21歳アルカラスが「夢見てきた」全仏OPで初優勝!四大大会の全サーフェスを史上最年少で制覇し“ナダル超え”<SMASH>

テニス四大大会「全仏オープン」は大会最終日の現地6月9日に男子シングルス決勝を実施。第3シードのカルロス・アルカラス(スペイン/世界ランク3位)が第4シードのアレクサンダー・ズベレフ(ドイツ/同4位)を6-3、2-6、5-7、6-1、6-2のフルセットで下し、同大会初の優勝並びに四大大会3度目の優勝を飾った。

21歳の若きヒーローがまたしても新たなマイルストーンを手にした。クレーシーズンに入ってからは右腕の負傷に悩まされ、前哨戦のイタリア国際(イタリア・ローマ/ATP1000)は欠場を余儀なくされたアルカラス。そんな中で迎えた今大会は同箇所のケガの影響を感じさせない素晴らしいプレーで勝ち上がり、準決勝では4時間を超える大接戦の末に宿命のライバル、ヤニック・シナー(イタリア/2位)を2-6、6-3、3-6、6-4、6-3で撃破。苦しみながらも全仏初制覇に王手を懸けていた。

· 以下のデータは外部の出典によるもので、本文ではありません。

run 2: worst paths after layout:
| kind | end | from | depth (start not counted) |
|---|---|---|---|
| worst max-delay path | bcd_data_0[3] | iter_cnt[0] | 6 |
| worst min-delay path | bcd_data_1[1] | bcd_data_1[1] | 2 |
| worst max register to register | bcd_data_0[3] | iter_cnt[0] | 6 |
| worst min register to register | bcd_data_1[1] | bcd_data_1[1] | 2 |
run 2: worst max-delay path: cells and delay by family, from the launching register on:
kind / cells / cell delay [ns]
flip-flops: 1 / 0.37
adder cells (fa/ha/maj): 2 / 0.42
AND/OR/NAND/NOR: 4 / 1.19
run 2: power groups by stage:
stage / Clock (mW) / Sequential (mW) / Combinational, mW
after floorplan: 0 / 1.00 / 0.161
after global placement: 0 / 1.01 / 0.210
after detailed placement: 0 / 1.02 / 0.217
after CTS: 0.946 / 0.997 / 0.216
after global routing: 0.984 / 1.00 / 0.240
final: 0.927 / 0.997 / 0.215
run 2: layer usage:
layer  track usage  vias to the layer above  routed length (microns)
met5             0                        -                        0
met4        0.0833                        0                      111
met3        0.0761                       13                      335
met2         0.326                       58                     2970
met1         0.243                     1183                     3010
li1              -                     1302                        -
<file path="src/rtl/hit_accumulator.sv">
// hit_accumulator: ORs per-triangle inside flags into one result bit per point and writes results to sequential memory addresses
module hit_accumulator #(
  parameter int ADDR_W = 12,
  parameter int TRI_W  = 8
) (
  input  logic              clk,
  input  logic              rst,
  input  logic              start,
  input  logic [TRI_W-1:0]  num_tris,
  input  logic              in_valid,
  input  logic              in_hit,
  input  logic              in_last,
  output logic              in_ready,
  output logic [ADDR_W-1:0] mem_addr,
  output logic              mem_wr,
  output logic              mem_data,
  output logic [ADDR_W:0]   pt_count,
  output logic [ADDR_W:0]   hit_count,
  output logic              busy,
  output logic              done,
  output logic              overflow
);
  typedef enum logic [1:0] {IDLE, ACCUM, WRITE, DONE} state_t;
  state_t state, state_n;
  logic [TRI_W-1:0] tri_idx, ntri_q;
  logic acc, res_q, last_q;
  logic accept, close, wrap, launch;
  assign launch = (state == IDLE || state == DONE) && start;
  assign accept = in_valid && in_ready;
  assign close  = accept && (tri_idx == ntri_q - TRI_W'(1) || in_last);
  assign wrap   = mem_addr == '1;
  // state register
  always_ff @(posedge clk or posedge rst)
    if (rst) state <= IDLE;
    else state <= state_n;
  // next-state: start launches, a closing flag writes, a write ends on last or address exhaustion
  always_comb begin
    state_n = state;
    case (state)
      IDLE, DONE: state_n = start ? ACCUM : state;
      ACCUM:      state_n = close ? WRITE : ACCUM;
      WRITE:      state_n = (last_q || wrap) ? DONE : ACCUM;
      default:    state_n = IDLE;
    endcase
  end
  // state-decoded outputs; mem_data tracks the latched result, which only changes on close
  always_comb begin
    in_ready = state == ACCUM;
    mem_wr   = state == WRITE;
    busy     = state == ACCUM || state == WRITE;
    done     = state == DONE;
    mem_data = res_q;
  end
  // datapath: run setup, per-flag accumulation, and per-point commit of address and counters
  always_ff @(posedge clk or posedge rst)
    if (rst) begin
      tri_idx   <= '0;
      ntri_q    <= '0;
      acc       <= 1'b0;
      res_q     <= 1'b0;
      last_q    <= 1'b0;
      mem_addr  <= '0;
      pt_count  <= '0;
      hit_count <= '0;
      overflow  <= 1'b0;
    end else if (launch) begin
      tri_idx   <= '0;
      ntri_q    <= (num_tris == '0) ? TRI_W'(1) : num_tris;
      acc       <= 1'b0;
      mem_addr  <= '0;
      pt_count  <= '0;
      hit_count <= '0;
      overflow  <= 1'b0;
    end else if (close) begin
      res_q   <= acc | in_hit;
      last_q  <= in_last;
      tri_idx <= '0;
      acc     <= 1'b0;
    end else if (accept) begin
      acc     <= acc | in_hit;
      tri_idx <= tri_idx + TRI_W'(1);
    end else if (state == WRITE) begin
      pt_count  <= pt_count + (ADDR_W+1)'(1);
      hit_count <= hit_count + (ADDR_W+1)'(res_q);
      mem_addr  <= mem_addr + ADDR_W'(1);
      overflow  <= overflow | (!last_q && wrap);
    end
endmodule
</file>
<file path="config.mk">
export PLATFORM = sky130hd
export DESIGN_NAME = hit_accumulator
export DESIGN_NICKNAME = d
export VERILOG_FILES = /design/src/rtl/hit_accumulator.sv
export SDC_FILE = /design/constraint.sdc
export NUM_CORES = 1
export LEC_CHECK = 0
export CORE_MARGIN = 2
export CORE_UTILIZATION = 40
export CTS_BUF_LIST = sky130_fd_sc_hd__clkbuf_4 sky130_fd_sc_hd__clkbuf_8 sky130_fd_sc_hd__clkbuf_16
export DETAILED_ROUTE_END_ITERATION = 7
export PLACE_DENSITY_LB_ADDON = 0.15
export REMOVE_ABC_BUFFERS = 1
export SLEW_MARGIN = 30
export SYNTH_ARGS = -nofsm -noshare
export SYNTH_HDL_FRONTEND = slang
export SYNTH_SLANG_ARGS = --single-unit
</file>
<file path="constraint.sdc">
create_clock -name clk -period 3.05 [get_ports clk]
set_input_delay 0.305 -clock clk [delete_from_list [all_inputs] [get_ports clk]]
set_output_delay 0.305 -clock clk [all_outputs]
set_load 0.02 [all_outputs]
</file>
# After elaboration in Yosys (flattened, before gate mapping)
# Index checks and enable logic that the tools add are counted.
# classes
add_sub_neg	5
mul	0
div_mod_pow	0
magnitude_cmp	0
n_eq_ne	8
shifts	0
mux	27
bitwise	3
reduce_logical	16
# op_table
op	count
two-way mux 13 bit	8
two-way mux 12 bit	4
two-way mux 8 bit	4
adder 13 x 1 -> 13 bit	1
adder 13 x 1 -> 13 bit, second input constant	1
adder 12 x 1 -> 12 bit, second input constant	1
== test 12 bit, second input constant	1
adder 8 x 1 -> 8 bit, second input constant	1
== test 8 bit	1
zero test 8 bit	1
subtractor 8 x 1 -> 8 bit, second input constant	1
two-way mux 1 bit	7
two-way mux 2 bit	3
case mux 2 bit (3 select lines)	1
== test 2 bit, second input constant	2
logical AND 1 bit	4
logical OR 1 bit	4
inequality test 2 x 1 -> 1 bit, second input constant	2
AND reduction 3 bit	1
nonzero test 3 bit	1
== test 2 x 1 -> 1 bit, second input constant	1
zero test 2 bit	1
inequality test 2 bit, second input constant	1
OR 1 bit	2
5 further kinds	5
# word_totals
register_bits	60
latchBits	0
ramBits	0
mem_bits_ro	0
input_bits	14
output_inout_bits	44
word_cells	69
n_memories	0

# Logic depth before layout (Yosys ltp)
# depth
word_depth	7
mapped_depth	9
ltp_nobuf	8

# Least setup slack after synthesis
# OpenSTA, ideal clock, no wires.
# synth_path
path_kind	register to register
startpoint	register ntri_q[0]
endpoint	register res_q (netlist: mem_data)
setup_time_ps	138
t_arrival_ps	2128
t_required_ps	2912
path_slack_ps	784
path_stages_with_launch	10
path_buffers	1
synth_period_minus_slack_ps	2266
cell_sequence	dfrtp_1 -> inv_1 -> ha_1 -> nor2b_1 -> or3_1 -> a31o_1 -> o41a_1 -> buf_6 -> o31ai_4 -> o41ai_2
# synth_between
elab_chain_cells	5
# synth_lines
item	line	text
from (decl)	25	logic [TRI_W-1:0] tri_idx, ntri_q;
from (signal assigned)	68	ntri_q <= (num_tris == '0) ? TRI_W'(1) : num_tris;
subtractor 8 x 1 -> 8 bit	30	assign close = accept && (tri_idx == ntri_q - TRI_W'(1) || in_last);
== test 8 bit	30	
logical OR 1 bit	30	
logical AND 1 bit	30	
AND reduction 2 bit (no line)	n/a	
to (signal assigned)	75	res_q <= acc | in_hit;
to (decl)	26	logic acc, res_q, last_q;
# No other way between the ends.
# A chain may end at the register's enable or synchronous reset.

# Final worst setup path
# Ends and elaborated chain as after synthesis.

==> metrics <==
status=complete, no violations; CTS tree=done; skew final=0.00595 ns; post-synthesis sequential area ratio=48.3%; arrival time worst endpoint=2.72 ns; drt total wl=6530 um; H-tree depth=3; share of layout cells above drive strength 1=9.02%; hold_buf cts=0; vias=2,481; Req. time, crit path=3.25 ns; synth unique cells=41; P_leak=1.72 nW; main combinational cell family by area after synthesis=simple AND/OR/NAND/NOR gates; RSZ-0062 raised after global routing=false; Mean Syn Cell Area=9.66 sq um; antenna viol nets, final=0; num rows=32; CP Class=flip-flop to flip-flop; TritonCTS Sinks=60; area of the multi-input gates=0.00153 sq mm; Initial Util=40.7%; CTS max path bufs=2; Final Critical Period=2.51 ns; GRT Total Usage=16.8%; Reg clk slew, reported paths=0.07 ns; Worst Setup Start Kind=flip-flop; initial antenna violation count=0; adder-cell area share of the yosys netlist=3.62%; drt wl/cell=13.3 um; GRT overflow=0; DRC=0; post-synthesis mux area share=1.81%; Worst-Skew Late Latency=0.33 ns; Tot Pwr=2.64 mW; EDFF count, synth=0; complex-gate fraction of the synthesized area=9.86%; Post-Synthesis Cell Area=0.00311 sq mm; hold slack=0.494 ns; Seq cells post-synth=60; layout net count=406; yosys warns=0; die span in y=92.2 um; CTS buffer count=9; worst reg2reg setup slack=0.54 ns; IO Pins=58; fmax=398 MHz; # resized after CTS=0; top_reg_cell synth=dfrtp_1; Hold Path Class=flip-flop to flip-flop; die extent in x=92.2 um; hpwl dp=4460 um; Setup TNS=0 ns; vias in the first global route=2,418; I/O Buffers=57; Synth Area in Simple Gates=23.0%; ANT cells=0; final hold vios=0; Synth Area in XOR/XNOR=10.7%; clk root buf=clkbuf_8; fin util=52.0%; largest net degree at the start of global routing=61; crit path capture type=flip-flop; Peak supply drop=429 uV; # fillers=724; Post-CTS Setup Repair Bufs=0; first-pass GRT wire length=11,400 um; Max Cap Viol=0; measured slew at the worst slew-check pin=0.770 ns; DRC marker count from the first detailed-route iteration=115; GPL Wtd Cong=0.803; vias per cell=5.06; Final Slew Violations=0; Max FO, Critical Path=11; core footprint=0.00765 sq mm; period utilization=82.4%; Max-slew headroom=48.7%; die area=0.00850 sq mm; Cell Pwr Density=663 mW/mm^2; DRT Pass-1 Iters=4; sequential cell area=0.00150 sq mm; final setup fails=0; Mapped Cells=322; Area Overhead vs Synth=27.9%; Async S/R FF share, synth=100%
[critical path, stage by stage, from the launching register on]
cell and delay, ns:
dfrtp_1 0.38, inv_1 0.07, ha_1 0.21, nor2b_1 0.15, or3_1 0.35, a31o_1 0.23
o41a_1 0.64, o31ai_4 0.26, o41ai_2 0.09
[cells in the final DEF (no fill, tap or decap), types with 7 or more instances in the layout]
cell type and count:
clkbuf_8 9, inv_1 9, nor2_1 40, ha_1 9, a21oi_1 15, and4_1 7, dfrtp_1 60, xor2_1 28
nand4_1 10, xnor2_1 10, clkdlybuf4s50_1 57, nand3_1 11, o21ai_0 14, nand2_1 39, or3_1 7
[metrics by stage]
| step | setup WS (ns) | instance area [sq um] | instances |
|---|---|---|---|
| floorplan | 0.441 | 3060 | 312 |
| global placement | 0.620 | 3790 | 474 |
| detailed placement | 0.534 | 3790 | 474 |
| CTS | 0.526 | 3980 | 490 |
| global route | 0.384 | 3980 | 490 |
| finish | 0.537 | 3980 | 490 |
[cell type report]
cell class              count  share of cell area, %
clock buffers               9                   3.11
clock inverters             7                   1.70
inverters                  10                  0.944
multi-input cells         242                   38.4
flip-flops and latches     60                   37.7
well taps                 102                   3.21
repair buffers             60                   14.9
[where the power goes]
| group | total (mW) | internal (mW) | leakage (nW) | switching [mW] |
|---|---|---|---|---|
| sequential | 1.04 | 0.911 | 0.809 | 0.127 |
| clock | 0.697 | 0.372 | 0.0910 | 0.325 |
| combinational | 0.900 | 0.382 | 0.818 | 0.517 |
| total | 2.64 | 1.67 | 1.72 | 0.970 |
[state kept, by name, indices dropped and copies added (netlist names)]
signal,flops
acc,1
hit_count,13
last_q,1
mem_addr,12
mem_data,1
ntri_q,8
overflow,1
pt_count,13
state,2
tri_idx,8
[cell families after synthesis]
family | Yosys count
and+or+nand+nor | 145
DFF | 60
AOI/OAI and AO/OA | 45
xor gates and xnor gates | 38
buffers and inverters | 20
adders and majority gates | 9
muxes | 5
[path summary, 6_finish.rpt]
check                      cells after the start                   from                  endpoint
setup / recovery                               8  ntri_q[0]$_DFFE_PP0P_      mem_data$_DFFE_PP0P_
hold / removal                                 2   overflow$_DFFE_PP0P_      overflow$_DFFE_PP0P_
setup reg to reg                               8  ntri_q[0]$_DFFE_PP0P_      mem_data$_DFFE_PP0P_
hold reg to reg                                2   overflow$_DFFE_PP0P_      overflow$_DFFE_PP0P_
max in group asynchronous                      3                    rst     ntri_q[2]$_DFFE_PP0P_
min in group asynchronous                      3                    rst  pt_count[12]$_DFFE_PP0P_
[cell usage after synthesis, types with 2 or more instances]
library cell / number / area, sq um
dfrtp_1: 60 / 1500
nor2_1: 40 / 150
nand2_1: 39 / 146
xor2_1: 28 / 245
a21oi_1: 15 / 75.1
o21ai_0: 14 / 70.1
nand3_1: 11 / 55.1
inv_1: 10 / 37.5
nand4_1: 10 / 62.6
xnor2_1: 10 / 87.6
ha_1: 9 / 113
and4_1: 7 / 61.3
or3_1: 7 / 43.8
and2_1: 6 / 37.5
clkbuf_1: 6 / 22.5
and3_1: 5 / 31.3
mux2_2: 5 / 56.3
nor3_1: 5 / 25.0
nor4_1: 4 / 25.0
or2_2: 4 / 25.0
a31oi_1: 3 / 18.8
o211ai_1: 3 / 22.5
a32o_1: 2 / 20.0
buf_1: 2 / 7.51
[metal layers]
| layer | up-vias | global-route usage, % | share of wire, % |
|---|---|---|---|
| li1 | 1239 | - | - |
| met1 | 1191 | 21.5 | 47 |
| met2 | 42 | 27.9 | 49 |
| met3 | 9 | 3.45 | 3.2 |
| met4 | 0 | 6.72 | 1.3 |
| met5 | - | 0 | 0 |
Note: power is estimated with default switching activity, not from simulation.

決勝で顔を合わせたのは、22年の全仏で負った右足首の大ケガから見事に完全復活を遂げた27歳のズベレフ。今大会は初戦で全仏最多14度の優勝を誇るラファエル・ナダル(スペイン/元1位/現275位)を破って以降苦しい試合を次々と乗り越え、20年の全米オープン以来となる四大大会決勝へとたどり着いた。

大注目の一戦となった今回の決勝は、ジェットコースターのような目まぐるしい展開となったが、最後にはアルカラスの勝負強さが勝った。
立ち上がりは硬さが見られた両者。そうした中でもアルカラスは持ち前の多彩なプレーでリズムをつかみ、第1ゲームでいきなりズベレフのサービスを破る。直後の第2ゲームでは自身のミスが続いてブレークバックを許すも、第5ゲームでは相手に圧力をかける攻撃的なプレーで再びブレークを奪取。チェンジオブペースを交えながらラリー戦を支配したアルカラスが43分で第1セットを先取する。

第2セットは出だしから緊迫の攻防が繰り広げられる。10分以上の攻防の末に第1ゲームをキープして流れをつかみかけたアルカラスだったが、粘り強いプレーで対抗してくるズベレフを崩すことができない。反対に自身はズベレフの深いショットに苦戦を強いられ2度のブレークを献上し、1セットオールとされる。

続く第3セットも互いにキープを継続するシーソーゲームに。先に均衡を破ったのはアルカラスだった。第6ゲームでは正確なリターンを起点にポイントを先行し、勢いそのままにラブゲームでブレークに成功する。しかしサービング・フォー・ザ・セットとなった第9ゲームを落とすと、第11ゲームではもったいないミスを連発。2-5から逆転を許してセットを落とし、後がない状況に立たされる。 それでもニューヒーローは諦めなかった。第4セットは両者ともにプレーの質が上がらない中、勝負所でアルカラスがロブやパッシングショットといった難しいショットを立て続けに決めてブレークを先行。会場の声援も味方に付けながら4ゲームを連取し主導権を掌握する。ブレークバックを許した第5ゲームの終了時には脚の治療を理由にメディカルタイムアウトを取ったアルカラス。再開後も第6ゲームでブレークを奪うなど相手に流れを渡さず、2セットオールに持ち込む。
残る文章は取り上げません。